EXERCISE DESCRIPTION:
Beginning with the first line, transcribe the entries below exactly through the line containing "output logic [WIDTH_BITS-1:0]", inclusive.

EXERCISE INPUTS:
==> src/rtl/threshold_pkg.sv <==
// Shared types and constants for the 3x3 local-mean stage of adaptive thresholding.
// The divide-by-9 is a reciprocal multiply; it is exact for every 9-tap sum of 8-bit pixels.
package threshold_pkg;

    typedef enum logic [2:0] {
        IDLE,
        READ,
        LAST,
        WRITE,
        DONE
    } state_e;

    localparam int NUM_TAPS   = 9;
    localparam int TAP_BITS   = 4;
    localparam int DIV9_MUL   = 7282;
    localparam int DIV9_SHIFT = 16;
    localparam int ACC_BITS   = 12;
    localparam int PROD_BITS  = 25;

    // floor(acc / 9) for acc <= 2295, the largest possible 9-pixel sum.
    function automatic logic [7:0] div9(input logic [ACC_BITS-1:0] acc);
        logic [PROD_BITS-1:0] prod;
        prod = PROD_BITS'(acc) * PROD_BITS'(DIV9_MUL);
        return prod[DIV9_SHIFT +: 8];
    endfunction

endpackage

==> src/rtl/window_addr_gen.sv <==
// Maps (x, y, tap) to the edge-replicated 3x3 neighbourhood address.
// Taps run row-major: tap k selects (dr, dc) = (k/3 - 1, k%3 - 1).
module window_addr_gen
    import threshold_pkg::*;
#(
    parameter int WIDTH_BITS  = 8,
    parameter int HEIGHT_BITS = 8
) (
    input  logic [WIDTH_BITS-1:0]  x,
    input  logic [HEIGHT_BITS-1:0] y,
    input  logic [TAP_BITS-1:0]    tap,
    output logic [WIDTH_BITS-1:0]  col,
    output logic [HEIGHT_BITS-1:0] row
);

    logic [1:0] row_sel;
    logic [1:0] col_sel;

    // NOTE: every output of a combinational block gets a default first, so no path can infer a latch.
    always_comb begin
        row_sel = 2'd1;
        col_sel = 2'd1;
        case (tap)
            4'd0: begin row_sel = 2'd0; col_sel = 2'd0; end
            4'd1: begin row_sel = 2'd0; col_sel = 2'd1; end
            4'd2: begin row_sel = 2'd0; col_sel = 2'd2; end
            4'd3: begin row_sel = 2'd1; col_sel = 2'd0; end
            4'd4: begin row_sel = 2'd1; col_sel = 2'd1; end
            4'd5: begin row_sel = 2'd1; col_sel = 2'd2; end
            4'd6: begin row_sel = 2'd2; col_sel = 2'd0; end
            4'd7: begin row_sel = 2'd2; col_sel = 2'd1; end
            4'd8: begin row_sel = 2'd2; col_sel = 2'd2; end
            default: begin row_sel = 2'd1; col_sel = 2'd1; end
        endcase
    end

    // Clamp at the image border; the image size is a power of two, so the far edge is all ones.
    always_comb begin
        col = x;
        row = y;
        case (col_sel)
            2'd0:    col = (x == '0) ? x : x - WIDTH_BITS'(1);
            2'd2:    col = (x == '1) ? x : x + WIDTH_BITS'(1);
            default: col = x;
        endcase
        case (row_sel)
            2'd0:    row = (y == '0) ? y : y - HEIGHT_BITS'(1);
            2'd2:    row = (y == '1) ? y : y + HEIGHT_BITS'(1);
            default: row = y;
        endcase
    end

endmodule
--- src/rtl/mult_div_pkg.sv ---
// Shared encodings for the iterative multiply/divide unit.
package mult_div_pkg;

  typedef enum logic [1:0] {
    OP_MULT  = 2'b00,
    OP_MULTU = 2'b01,
    OP_DIV   = 2'b10,
    OP_DIVU  = 2'b11
  } op_e;

  typedef enum logic [1:0] {
    S_IDLE  = 2'b00,
    S_CALC  = 2'b01,
    S_FIXUP = 2'b10,
    S_DONE  = 2'b11
  } state_e;

  function automatic logic op_is_div(input op_e o);
    return (o == OP_DIV) || (o == OP_DIVU);
  endfunction

  function automatic logic op_is_signed(input op_e o);
    return (o == OP_MULT) || (o == OP_DIV);
  endfunction

endpackage

--- src/rtl/mult_div_unit_if.sv ---
// Request/result bundle between the EX stage and the multiply/divide unit.
interface mult_div_unit_if #(parameter int WIDTH = 32);
  logic             start;
  logic [1:0]       op;
  logic [WIDTH-1:0] operandA;
  logic [WIDTH-1:0] operandB;
  logic             busy;
  logic             done;
  logic [WIDTH-1:0] hi;
  logic [WIDTH-1:0] lo;
  logic             divByZero;

  modport master (
    output start, op, operandA, operandB,
    input  busy, done, hi, lo, divByZero
  );

  modport slave (
    input  start, op, operandA, operandB,
    output busy, done, hi, lo, divByZero
  );
endinterface

--- src/rtl/md_step.sv ---
// One iteration of the shared datapath: shift-add multiply or restoring divide.
module md_step #(
  parameter int WIDTH = 32
) (
  input  logic               is_div,
  input  logic [2*WIDTH-1:0] acc_in,
  input  logic [WIDTH-1:0]   operand,
  output logic [2*WIDTH-1:0] acc_out
);

  logic [WIDTH:0]   sum;
  logic [WIDTH:0]   part_rem;
  logic [WIDTH-1:0] diff;
  logic             ge;

  always_comb begin
    sum      = {1'b0, acc_in[2*WIDTH-1:WIDTH]} + (acc_in[0] ? {1'b0, operand} : '0);
    part_rem = {acc_in[2*WIDTH-1:WIDTH], acc_in[WIDTH-1]};
    // A set top bit means the partial remainder already exceeds any divisor.
    ge       = part_rem[WIDTH] | (part_rem[WIDTH-1:0] >= operand);
    diff     = part_rem[WIDTH-1:0] - operand;
    if (is_div)
      acc_out = {(ge ? diff : part_rem[WIDTH-1:0]), acc_in[WIDTH-2:0], ge};
    else
      acc_out = {sum, acc_in[WIDTH-1:1]};
  end

endmodule

--- src/rtl/mult_div_unit.sv ---
// Iterative 32-bit MULT/MULTU/DIV/DIVU unit producing HI/LO, one result bit per cycle.
module mult_div_unit
  import mult_div_pkg::*;
#(
  parameter int WIDTH = 32,
  parameter int CNT_W = $clog2(WIDTH) + 1
) (
  input  logic           clk,
  input  logic           rst,
  mult_div_unit_if.slave bus
);

  state_e state, state_nx;
  logic   accept, busy_c, done_c;

  logic [CNT_W-1:0]   cnt;
  logic [2*WIDTH-1:0] acc, acc_step;
  logic [WIDTH-1:0]   opnd, a_raw;
  logic               is_div, neg_lo, neg_hi, b_zero;
  logic [WIDTH-1:0]   hi_q, lo_q;
  logic               dbz_q;

  op_e              op_in;
  logic             div_in, sa_in, sb_in;
  logic [WIDTH-1:0] mag_a, mag_b;

  logic [2*WIDTH-1:0] prod;
  logic [WIDTH-1:0]   quo, rem, res_hi, res_lo;

  always_ff @(posedge clk or negedge rst) begin
    if (!rst) state <= S_IDLE;
    else      state <= state_nx;
  end

  always_comb begin
    state_nx = state;
    accept   = 1'b0;
    busy_c   = 1'b0;
    done_c   = 1'b0;
    case (state)
      S_IDLE: if (bus.start) begin
        accept   = 1'b1;
        state_nx = S_CALC;
      end
      S_CALC: begin
        busy_c = 1'b1;
        if (cnt == CNT_W'(WIDTH - 1)) state_nx = S_FIXUP;
      end
      S_FIXUP: begin
        busy_c   = 1'b1;
        state_nx = S_DONE;
      end
      S_DONE: begin
        done_c = 1'b1;
        if (bus.start) begin
          accept   = 1'b1;
          state_nx = S_CALC;
        end else begin
          state_nx = S_IDLE;
        end
      end
      default: state_nx = S_IDLE;
    endcase
  end

  always_comb begin
    op_in  = op_e'(bus.op);
    div_in = op_is_div(op_in);
    sa_in  = op_is_signed(op_in) & bus.operandA[WIDTH-1];
    sb_in  = op_is_signed(op_in) & bus.operandB[WIDTH-1];
    mag_a  = sa_in ? (~bus.operandA + 1'b1) : bus.operandA;
    mag_b  = sb_in ? (~bus.operandB + 1'b1) : bus.operandB;
  end

  md_step #(.WIDTH(WIDTH)) u_step (
    .is_div  (is_div),
    .acc_in  (acc),
    .operand (opnd),
    .acc_out (acc_step)
  );

  // Signs are stripped at launch and reapplied here; the datapath only sees magnitudes.
  always_comb begin
    prod   = neg_lo ? (~acc + 1'b1) : acc;
    quo    = neg_lo ? (~acc[WIDTH-1:0] + 1'b1) : acc[WIDTH-1:0];
    rem    = neg_hi ? (~acc[2*WIDTH-1:WIDTH] + 1'b1) : acc[2*WIDTH-1:WIDTH];
    res_hi = prod[2*WIDTH-1:WIDTH];
    res_lo = prod[WIDTH-1:0];
    if (is_div) begin
      res_hi = b_zero ? a_raw : rem;
      res_lo = b_zero ? '1    : quo;
    end
  end

  always_ff @(posedge clk or negedge rst) begin
    if (!rst) begin
      cnt    <= '0;
      acc    <= '0;
      opnd   <= '0;
      a_raw  <= '0;
      is_div <= 1'b0;
      neg_lo <= 1'b0;
      neg_hi <= 1'b0;
      b_zero <= 1'b0;
      hi_q   <= '0;
      lo_q   <= '0;
      dbz_q  <= 1'b0;
    end else begin
      if (accept) begin
        cnt    <= '0;
        is_div <= div_in;
        neg_lo <= sa_in ^ sb_in;
        neg_hi <= div_in ? sa_in : (sa_in ^ sb_in);
        b_zero <= (bus.operandB == '0);
        a_raw  <= bus.operandA;
        acc    <= {{WIDTH{1'b0}}, (div_in ? mag_a : mag_b)};
        opnd   <= div_in ? mag_b : mag_a;
      end else if (state == S_CALC) begin
        acc <= acc_step;
        cnt <= cnt + CNT_W'(1);
      end
      if (state == S_FIXUP) begin
        hi_q  <= res_hi;
        lo_q  <= res_lo;
        dbz_q <= is_div & b_zero;
      end
    end
  end

  assign bus.busy      = busy_c;
  assign bus.done      = done_c;
  assign bus.hi        = hi_q;
  assign bus.lo        = lo_q;
  assign bus.divByZero = dbz_q;

endmodule
--- src/flat_wrapper.sv ---
// flat-port wrapper written by rule: the top's interface ports become plain ports
module mult_div_unit_flat import mult_div_pkg::*;
#(
  parameter int WIDTH = 32,
  parameter int CNT_W = $clog2(WIDTH) + 1
)
  (clk, rst, bus_start, bus_op, bus_operandA, bus_operandB, bus_busy, bus_done, bus_hi, bus_lo, bus_divByZero);
  mult_div_unit_if #(.WIDTH(WIDTH)) bus_i ();
  input  logic clk;
  input  logic rst;
  input wire logic [$bits(bus_i.start)-1:0] bus_start;
  input wire logic [$bits(bus_i.op)-1:0] bus_op;
  input wire logic [$bits(bus_i.operandA)-1:0] bus_operandA;
  input wire logic [$bits(bus_i.operandB)-1:0] bus_operandB;
  output wire logic [$bits(bus_i.busy)-1:0] bus_busy;
  output wire logic [$bits(bus_i.done)-1:0] bus_done;
  output wire logic [$bits(bus_i.hi)-1:0] bus_hi;
  output wire logic [$bits(bus_i.lo)-1:0] bus_lo;
  output wire logic [$bits(bus_i.divByZero)-1:0] bus_divByZero;
  assign bus_i.start = bus_start;
  assign bus_i.op = bus_op;
  assign bus_i.operandA = bus_operandA;
  assign bus_i.operandB = bus_operandB;
  assign bus_busy = bus_i.busy;
  assign bus_done = bus_i.done;
  assign bus_hi = bus_i.hi;
  assign bus_lo = bus_i.lo;
  assign bus_divByZero = bus_i.divByZero;
  mult_div_unit #(.WIDTH(WIDTH), .CNT_W(CNT_W)) u_core (.clk(clk), .rst(rst), .bus(bus_i));
endmodule
--- config.mk ---
export PLATFORM = sky130hd
export DESIGN_NAME = mult_div_unit_flat
export DESIGN_NICKNAME = d
export VERILOG_FILES = /design/src/rtl/mult_div_pkg.sv /design/src/rtl/mult_div_unit_if.sv /design/src/rtl/md_step.sv /design/src/rtl/mult_div_unit.sv /design/src/flat_wrapper.sv
export SDC_FILE = /design/constraint.sdc
export NUM_CORES = 1
export LEC_CHECK = 0
export ABC_CLOCK_PERIOD_IN_PS = 3700
export CAP_MARGIN = 20
export CORE_ASPECT_RATIO = 1.2
export CORE_MARGIN = 3
export CORE_UTILIZATION = 50
export DETAILED_ROUTE_END_ITERATION = 10
export PLACE_DENSITY = 0.69
export SYNTH_ARGS = -nofsm -noshare
export SYNTH_HDL_FRONTEND = slang
export SYNTH_SLANG_ARGS = --single-unit
--- constraint.sdc ---
create_clock -name clk -period 3.7 [get_ports clk]
set_input_delay 0.74 -clock clk [delete_from_list [all_inputs] [get_ports clk]]
set_output_delay 0.74 -clock clk [all_outputs]
set_load 0.01 [all_outputs]
==> impl_metrics.toml <==
[run_status]
status = "completed"

[die]
core-area_mm2 = 0.0327
initial_core_util_pct = 51.5
rows = 72
fp.dieH_um = 207
die_w_um = 173
die_area_mm2 = 0.0359
pin_count = 136

[yosys]
synthAdderAreaFrac_pct = 5.74
yosysTopAreaCell = "dfrtp_1"
synth_edf_count = 0
post-synth-top-area-fraction_pct = 30.5
synthTopCellsByArea = "dfrtp_1, nand2_1, o21ai_0"
ys_seq_elements = 205
netlist_area_mm2 = 0.0168
synth_nets = 2372
synth_ff_type = "dfrtp_1"
synthMuxAreaShare_pct = 3.36
synth-simple-area-share_pct = 20.7
ys_types = 71
synth_top_family_by_area = "compound AO/OA/AOI/OAI gates"
synth.avg_cell_area_um2 = 7.56
synth-async-reset-ratio_pct = 100
synth_warnings = 0
synth_compound_area_share_pct = 24.8
yosysSeqAreaShare_pct = 30.5
synthXorXnorAreaFrac_pct = 9.73
netlist_instances = 2227

[sta]
worst_slew_pin_slew_ps = 933
clock.fmax_mhz = 278
clock-skew-final_ps = 32.4
finalSetupTns_ps = 0
slew-limit-headroom_pct = 37.4
final-setup-viol-count = 0
slew_viol_final = 0
finalCritPeriodShare_pct = 97.1
fin_crit_ps = 3590
hold_violations = 0
hold_slack_ps = 184

[grt]
grt_overflow = 0
antenna_found_initial = 1
grt_pass1_vias = 16900
grt_pass1_wl_mm = 98.8
grt_usage_pct = 35.2
grt_max_degree = 136

[place]
place_congestion = 1.09
io_buffers = 135
hpwl_mm = 49.0
place_inst = 2790

[route]
wl_mm = 64.9
vias_per_cell = 6.22
drcViolationCount = 0
avgRoutedWirePerCell_um = 22.9
drt_iter0_markers = 1664
antenna_left = 0
dr.pass1.iters = 5
num_vias = 17600

[worst_setup_path]
crit_chain = "or4_4, or3_1, or4_4, or3_4, or2_4, or4_4, nand3_1, o21a_1, nor2_1, nor3_2"
critPathMaxStageDelay_ps = 540
crit_top_cell = "or4_4"
required_ps = 4180
crit_slowest_cell = "or4_4"
worstPathMaxFanout = 14
end_kind = "flop"
start_kind = "flop"
crit_arrival_ps = 4070
crit_type = "flop to flop"

[power_and_ir_drop]
p_leak_uw = 0.00862
pwr_density_cell_mw_per_mm2 = 995
ir_drop_mv = 0.812
power_uw = 20100

[final_layout]
post-route-util_pct = 61.7
final_nets = 2518
nFillCells = 2980
final_cells = 2834
syn_to_final_growth_pct = 20.0
drive_gt1_share_pct = 9.04

[hold_path]
hold_path_class = "input port to asynchronous set/reset pin"

[clock_network]
cts_tree = "built"
clkTransAtPathRegs_ps = 60
cts_buffers = 24
clock-sinks = 205
clk_path_buf_depth = 3
clock_latency_ps = 560
hold_buffers = 0
h-tree-depth = 1
cts_root_buf = "clkbuf_16"

[job]
drv_cap = 0
[cell type report]
class                      count  area [µm²]  area share [%]
sequential                   205        5130            25.4
antenna                        1        2.50          0.0124
multi-input combinational   1792       10900            54.0
clock buffer                  33         654            3.24
inverter                      77         289            1.43
clock inverter                 9         131           0.651
timing repair buffer         273        2530            12.5
tap                          444         556            2.75
[synth_stat cells, types with 5 or more instances]
cell type and count:
a211oi_1 17, or2_2 8, a21o_1 19, nand2_1 325
nor4b_1 5, xnor2_1 86, ha_1 74, nor3_1 44
o41ai_1 16, o21ai_0 239, inv_1 76, a21boi_0 5
nor4_1 15, a22o_1 5, a31oi_1 24, o21bai_1 9
o211ai_1 73, dfrtp_1 205, buf_1 13, nand4_1 16
o21a_1 10, nand3_1 35, xor2_1 101, nor3b_1 7
o31ai_1 25, and2_1 5, clkbuf_1 137, nor2_1 230
nor2b_1 17, or4_4 5, nand2b_1 23, o221ai_1 5
or3_1 17, o22ai_1 12, a21oi_1 194, or4_1 11
mux2i_1 52
[kinds of logic (layout without fill, tap and decap cells)]
| logic type | count (synthesis) | after routing |
|---|---|---|
| AO/OA/AOI/OAI | 694 | 694 |
| XOR/XNOR | 187 | 187 |
| adder cells (fa/ha/maj) | 76 | 76 |
| buffers and inverters | 230 | 392 |
| flip-flops | 205 | 205 |
| multiplexers | 56 | 56 |
| other | 0 | 1 |
| AND/OR/NAND/NOR | 779 | 779 |
[stage by stage]
| step | setup slack (ps) | area [µm²] |
|---|---|---|
| floorplan | 77.0 | 16800 |
| global placement | 18.4 | 19300 |
| detailed placement | -46.8 | 19300 |
| CTS | 53.3 | 20100 |
| global route | -15.4 | 20200 |
| finish | 107 | 20200 |
[power breakdown]
group / internal, µW / total (µW) / switching, µW / leakage (µW)
Sequential: 3340 / 4380 / 1040 / 0.00248
Combinational: 5250 / 13200 / 7980 / 0.00575
Clock: 1440 / 2460 / 1020 / 0.000387
Total: 10000 / 20100 / 10000 / 0.00862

COMPLETED EXERCISE:
==> src/rtl/threshold_pkg.sv <==
// Shared types and constants for the 3x3 local-mean stage of adaptive thresholding.
// The divide-by-9 is a reciprocal multiply; it is exact for every 9-tap sum of 8-bit pixels.
package threshold_pkg;

    typedef enum logic [2:0] {
        IDLE,
        READ,
        LAST,
        WRITE,
        DONE
    } state_e;

    localparam int NUM_TAPS   = 9;
    localparam int TAP_BITS   = 4;
    localparam int DIV9_MUL   = 7282;
    localparam int DIV9_SHIFT = 16;
    localparam int ACC_BITS   = 12;
    localparam int PROD_BITS  = 25;

    // floor(acc / 9) for acc <= 2295, the largest possible 9-pixel sum.
    function automatic logic [7:0] div9(input logic [ACC_BITS-1:0] acc);
        logic [PROD_BITS-1:0] prod;
        prod = PROD_BITS'(acc) * PROD_BITS'(DIV9_MUL);
        return prod[DIV9_SHIFT +: 8];
    endfunction

endpackage

==> src/rtl/window_addr_gen.sv <==
// Maps (x, y, tap) to the edge-replicated 3x3 neighbourhood address.
// Taps run row-major: tap k selects (dr, dc) = (k/3 - 1, k%3 - 1).
module window_addr_gen
    import threshold_pkg::*;
#(
    parameter int WIDTH_BITS  = 8,
    parameter int HEIGHT_BITS = 8
) (
    input  logic [WIDTH_BITS-1:0]  x,
    input  logic [HEIGHT_BITS-1:0] y,
    input  logic [TAP_BITS-1:0]    tap,
    output logic [WIDTH_BITS-1:0]  col,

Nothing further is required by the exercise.